Less well known is the role that turf battles, personal animosities, and bureaucratic hesitancy have played in limiting the headway made by the infant department, an amalgam of 22 federal agencies that Congress merged after the Sept. 11, 2001, attacks, officials said. Among them:
The department made little progress protecting infrastructure because officials spent much of their time on detailed strategic plans for that task and believed they were technically prohibited by law from spending money on such efforts. Others in government disagreed, and department officials did not reword the legal language until recent months.
Two arms of the department gridlocked over efforts to secure hazardous chemicals on trains -- one of Congress's most feared terrorist-attack scenarios.
Lengthy delays in deciding which agency would take the lead in tracking people and cargo at US ports of entry resulted from similar disputes. Efforts to develop tamper-proof shipping containers were among the initiatives stalled.
The department's investigative arm, Immigration and Customs Enforcement, has operated under severe financial crisis for more than a year -- to the point that use of agency vehicles and photocopying were at times banned. The problem stems from funding disputes with other Homeland Security agencies.
Richard Falkenrath, who until last May was Bush's deputy homeland security adviser, said many officials at the department were so inexperienced in grasping the levers of power in Washington, and so bashful about trying, that they failed to make progress on some fronts.
"The department has accomplished a great deal in immensely difficult circumstances, but it could have accomplished even more if it had had more aggressive and experienced staff," said Falkenrath, now a fellow at the Brookings Institution.
"This department is immensely powerful in society, given its central role in foreign trade, immigration, and transportation," he added. "But it is far less powerful in interagency meetings and the White House situation room."
Michael Chertoff, a federal appeals court judge who is Bush's nominee to succeed the department's first secretary, Tom Ridge, began confirmation hearings yesterday. He has been described as a no-nonsense administrator who would not hesitate to intercede in turf wars or get tough with recalcitrant bureaucrats.
Homeland Security leaders accept many of the criticisms of the department's performance by government officials and experts but reject others as unfair.
"Nobody fully understands the complexity of our task: to build a department out of 22 agencies, operate it, reorganize it, and design and build networks and systems that will defend the nation in perpetuity," said Ridge, who stepped down Tuesday. Ridge is widely credited with managing the first phase of the most complicated government reorganization since the 1940s. But the former Pennsylvania governor also is noted for having a politician's desire to please all comers, which resulted in some policy quandaries remaining unaddressed for long periods, officials and specialists said.

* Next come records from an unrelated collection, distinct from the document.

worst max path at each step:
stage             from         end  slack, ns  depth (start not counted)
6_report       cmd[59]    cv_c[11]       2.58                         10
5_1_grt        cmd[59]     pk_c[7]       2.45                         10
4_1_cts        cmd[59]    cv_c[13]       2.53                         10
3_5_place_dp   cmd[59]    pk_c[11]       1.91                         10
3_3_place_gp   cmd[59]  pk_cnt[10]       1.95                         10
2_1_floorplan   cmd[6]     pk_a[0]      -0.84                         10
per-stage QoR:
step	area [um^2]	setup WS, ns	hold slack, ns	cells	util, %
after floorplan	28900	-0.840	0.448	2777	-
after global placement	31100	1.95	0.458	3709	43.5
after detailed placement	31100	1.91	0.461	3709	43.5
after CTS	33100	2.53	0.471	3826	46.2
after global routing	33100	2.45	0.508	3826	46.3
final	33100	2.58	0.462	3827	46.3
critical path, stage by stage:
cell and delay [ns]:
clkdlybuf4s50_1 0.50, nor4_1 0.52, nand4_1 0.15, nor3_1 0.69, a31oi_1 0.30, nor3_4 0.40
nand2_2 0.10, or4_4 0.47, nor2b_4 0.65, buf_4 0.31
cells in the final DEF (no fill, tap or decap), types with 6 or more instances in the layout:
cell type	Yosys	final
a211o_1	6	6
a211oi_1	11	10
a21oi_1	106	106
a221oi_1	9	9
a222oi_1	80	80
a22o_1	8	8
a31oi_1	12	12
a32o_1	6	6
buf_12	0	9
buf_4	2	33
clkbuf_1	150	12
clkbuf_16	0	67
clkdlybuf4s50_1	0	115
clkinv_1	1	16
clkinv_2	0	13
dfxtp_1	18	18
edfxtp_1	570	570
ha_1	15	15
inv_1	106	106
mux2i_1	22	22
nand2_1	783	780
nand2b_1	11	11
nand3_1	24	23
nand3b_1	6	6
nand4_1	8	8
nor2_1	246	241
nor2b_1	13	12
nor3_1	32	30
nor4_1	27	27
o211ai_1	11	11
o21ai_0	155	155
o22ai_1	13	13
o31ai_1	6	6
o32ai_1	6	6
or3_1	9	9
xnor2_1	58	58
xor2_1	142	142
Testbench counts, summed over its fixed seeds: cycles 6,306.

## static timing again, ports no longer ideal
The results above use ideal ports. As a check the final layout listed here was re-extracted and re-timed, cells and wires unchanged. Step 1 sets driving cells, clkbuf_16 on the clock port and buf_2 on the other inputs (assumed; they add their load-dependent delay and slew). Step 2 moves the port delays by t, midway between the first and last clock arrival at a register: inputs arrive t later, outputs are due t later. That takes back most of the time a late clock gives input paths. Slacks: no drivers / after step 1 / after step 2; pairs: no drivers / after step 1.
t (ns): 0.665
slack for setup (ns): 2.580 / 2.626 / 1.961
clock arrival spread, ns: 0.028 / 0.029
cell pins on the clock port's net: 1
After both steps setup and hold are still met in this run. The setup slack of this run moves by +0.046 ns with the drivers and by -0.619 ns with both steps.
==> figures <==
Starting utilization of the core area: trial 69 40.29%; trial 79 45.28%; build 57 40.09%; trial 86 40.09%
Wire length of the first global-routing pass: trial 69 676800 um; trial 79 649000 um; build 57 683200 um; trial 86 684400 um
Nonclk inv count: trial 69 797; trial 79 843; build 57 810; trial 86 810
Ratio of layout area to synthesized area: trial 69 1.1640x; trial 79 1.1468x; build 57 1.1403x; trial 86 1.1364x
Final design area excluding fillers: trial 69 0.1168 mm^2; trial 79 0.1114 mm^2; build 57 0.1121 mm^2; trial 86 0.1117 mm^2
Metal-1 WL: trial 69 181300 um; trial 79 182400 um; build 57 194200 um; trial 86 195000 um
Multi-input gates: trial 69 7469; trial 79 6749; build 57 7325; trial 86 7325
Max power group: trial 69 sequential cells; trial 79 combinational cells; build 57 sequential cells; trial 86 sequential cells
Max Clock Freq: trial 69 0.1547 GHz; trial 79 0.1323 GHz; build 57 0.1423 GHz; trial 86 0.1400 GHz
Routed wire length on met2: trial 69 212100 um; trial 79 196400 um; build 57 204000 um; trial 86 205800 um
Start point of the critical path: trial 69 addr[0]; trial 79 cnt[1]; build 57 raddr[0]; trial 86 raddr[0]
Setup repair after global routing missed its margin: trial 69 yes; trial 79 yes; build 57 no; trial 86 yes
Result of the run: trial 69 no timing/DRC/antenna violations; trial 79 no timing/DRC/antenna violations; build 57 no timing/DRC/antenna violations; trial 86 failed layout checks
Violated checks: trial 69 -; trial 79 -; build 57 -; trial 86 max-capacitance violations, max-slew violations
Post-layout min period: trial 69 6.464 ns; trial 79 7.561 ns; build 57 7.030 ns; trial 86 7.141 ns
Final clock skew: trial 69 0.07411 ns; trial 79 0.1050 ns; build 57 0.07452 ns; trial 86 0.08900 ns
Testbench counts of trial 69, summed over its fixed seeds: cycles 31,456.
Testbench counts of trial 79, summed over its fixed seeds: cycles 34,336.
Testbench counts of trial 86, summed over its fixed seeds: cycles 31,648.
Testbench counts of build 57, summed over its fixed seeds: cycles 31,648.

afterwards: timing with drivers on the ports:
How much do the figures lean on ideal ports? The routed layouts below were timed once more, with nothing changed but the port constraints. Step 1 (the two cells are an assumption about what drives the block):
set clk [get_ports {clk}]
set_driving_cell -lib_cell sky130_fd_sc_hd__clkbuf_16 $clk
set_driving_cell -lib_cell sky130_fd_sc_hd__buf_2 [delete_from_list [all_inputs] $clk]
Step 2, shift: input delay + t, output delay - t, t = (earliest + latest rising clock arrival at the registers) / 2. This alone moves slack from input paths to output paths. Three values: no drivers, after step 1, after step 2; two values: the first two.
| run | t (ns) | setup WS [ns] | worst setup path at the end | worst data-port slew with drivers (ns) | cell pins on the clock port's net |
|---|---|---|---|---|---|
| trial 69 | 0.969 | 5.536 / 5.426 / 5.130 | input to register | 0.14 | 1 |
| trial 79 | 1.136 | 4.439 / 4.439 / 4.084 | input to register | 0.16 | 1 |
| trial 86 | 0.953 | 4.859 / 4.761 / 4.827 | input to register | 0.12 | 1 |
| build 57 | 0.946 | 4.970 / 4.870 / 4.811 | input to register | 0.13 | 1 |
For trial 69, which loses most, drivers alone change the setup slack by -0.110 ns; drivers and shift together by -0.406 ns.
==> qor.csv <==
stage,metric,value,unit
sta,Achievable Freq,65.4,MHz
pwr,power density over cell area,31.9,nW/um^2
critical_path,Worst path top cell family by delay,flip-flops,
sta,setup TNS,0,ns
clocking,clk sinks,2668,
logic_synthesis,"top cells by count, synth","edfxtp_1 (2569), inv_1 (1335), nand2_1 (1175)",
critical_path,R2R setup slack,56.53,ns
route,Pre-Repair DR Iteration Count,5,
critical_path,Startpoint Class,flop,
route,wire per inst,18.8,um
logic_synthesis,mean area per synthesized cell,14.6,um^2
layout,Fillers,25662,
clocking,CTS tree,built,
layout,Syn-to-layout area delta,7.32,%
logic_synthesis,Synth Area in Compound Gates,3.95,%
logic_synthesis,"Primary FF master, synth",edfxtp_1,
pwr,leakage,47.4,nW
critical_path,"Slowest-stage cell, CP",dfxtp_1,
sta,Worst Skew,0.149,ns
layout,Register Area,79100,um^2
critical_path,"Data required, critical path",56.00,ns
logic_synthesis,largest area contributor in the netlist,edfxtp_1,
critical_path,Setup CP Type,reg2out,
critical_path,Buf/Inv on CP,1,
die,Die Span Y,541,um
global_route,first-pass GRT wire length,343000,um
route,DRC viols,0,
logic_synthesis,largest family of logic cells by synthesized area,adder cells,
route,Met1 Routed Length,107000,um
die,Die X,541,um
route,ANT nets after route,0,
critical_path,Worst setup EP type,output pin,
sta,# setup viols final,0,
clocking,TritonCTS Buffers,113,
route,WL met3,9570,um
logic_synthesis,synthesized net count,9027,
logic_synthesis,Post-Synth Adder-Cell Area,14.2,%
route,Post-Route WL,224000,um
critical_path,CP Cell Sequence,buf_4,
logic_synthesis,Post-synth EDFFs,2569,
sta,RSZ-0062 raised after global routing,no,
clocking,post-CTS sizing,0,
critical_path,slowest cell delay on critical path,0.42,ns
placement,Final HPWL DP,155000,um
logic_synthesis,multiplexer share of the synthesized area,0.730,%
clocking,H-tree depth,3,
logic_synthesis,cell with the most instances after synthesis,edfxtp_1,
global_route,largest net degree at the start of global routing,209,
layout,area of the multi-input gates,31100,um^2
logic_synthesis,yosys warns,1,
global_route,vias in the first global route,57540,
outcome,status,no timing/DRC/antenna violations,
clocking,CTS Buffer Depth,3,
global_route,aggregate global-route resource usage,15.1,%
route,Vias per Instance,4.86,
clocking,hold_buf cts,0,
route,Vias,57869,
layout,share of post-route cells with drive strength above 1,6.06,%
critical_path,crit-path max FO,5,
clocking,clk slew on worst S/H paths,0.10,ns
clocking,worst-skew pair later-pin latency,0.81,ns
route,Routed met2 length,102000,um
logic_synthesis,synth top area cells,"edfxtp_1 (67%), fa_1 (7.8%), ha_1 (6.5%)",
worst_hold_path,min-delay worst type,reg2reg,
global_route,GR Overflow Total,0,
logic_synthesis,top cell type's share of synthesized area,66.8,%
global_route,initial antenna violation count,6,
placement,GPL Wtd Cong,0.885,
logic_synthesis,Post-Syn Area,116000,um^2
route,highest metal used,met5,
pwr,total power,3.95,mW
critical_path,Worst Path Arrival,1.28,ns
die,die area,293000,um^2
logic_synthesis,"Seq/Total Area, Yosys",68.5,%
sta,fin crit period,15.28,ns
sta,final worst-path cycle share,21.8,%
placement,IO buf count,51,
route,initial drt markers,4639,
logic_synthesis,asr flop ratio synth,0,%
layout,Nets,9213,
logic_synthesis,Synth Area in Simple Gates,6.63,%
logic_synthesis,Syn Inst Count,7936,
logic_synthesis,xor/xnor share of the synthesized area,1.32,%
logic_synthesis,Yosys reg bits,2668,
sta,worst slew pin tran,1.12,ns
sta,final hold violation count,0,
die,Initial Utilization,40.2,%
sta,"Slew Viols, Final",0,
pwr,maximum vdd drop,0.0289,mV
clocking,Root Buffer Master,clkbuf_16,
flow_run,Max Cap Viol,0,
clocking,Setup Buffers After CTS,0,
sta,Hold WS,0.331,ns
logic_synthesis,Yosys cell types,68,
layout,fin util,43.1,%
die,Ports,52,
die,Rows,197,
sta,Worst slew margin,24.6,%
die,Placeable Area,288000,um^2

Top Homeland Security officials point out that much of their time has been spent crafting eight massive internal initiatives. Finished in some cases only in recent weeks, they map out the department's new information technology, payroll, personnel, procurement, and other systems.
Among other time-consuming initiatives were laying out new doctrines for counterterrorism preparedness that assigned the responsibilities of many agencies before and after an attack. Almost all this work, which involved tedious vetting by dozens of agencies, is now complete.
"These are a family of plans coming into play that's received virtually no publicity," said retired Coast Guard Admiral James Loy, deputy secretary of homeland security, who is widely described as the department's strongest manager. "When he comes, we want to say, 'Judge Chertoff, here is the strategic plan.' "
All the while, Homeland Security has had to contend with the daily demands of searching air travelers, patrolling harbors, protecting the president, distributing threat warnings to state and local agencies, and many other duties.
But several current and former officials said the department remains underfinanced and understaffed and suffers from weak leadership.
The department "is still a compilation of 22 agencies that aren't integrated into a cohesive whole," said its recently departed inspector general, Clark Kent Ervin, who released many critical reports and was not reappointed after a falling-out with Ridge. Asked for examples of ineffectiveness, he replied: "I don't know where to start. . . . I've never seen anything like it."
Ervin cited a report from his office last month that immigration inspectors had continued to let dozens of people using stolen foreign passports enter the United States -- even after other governments had notified the agency of the passport numbers. Using stolen passports is a well-known tactic of Al Qaeda operatives.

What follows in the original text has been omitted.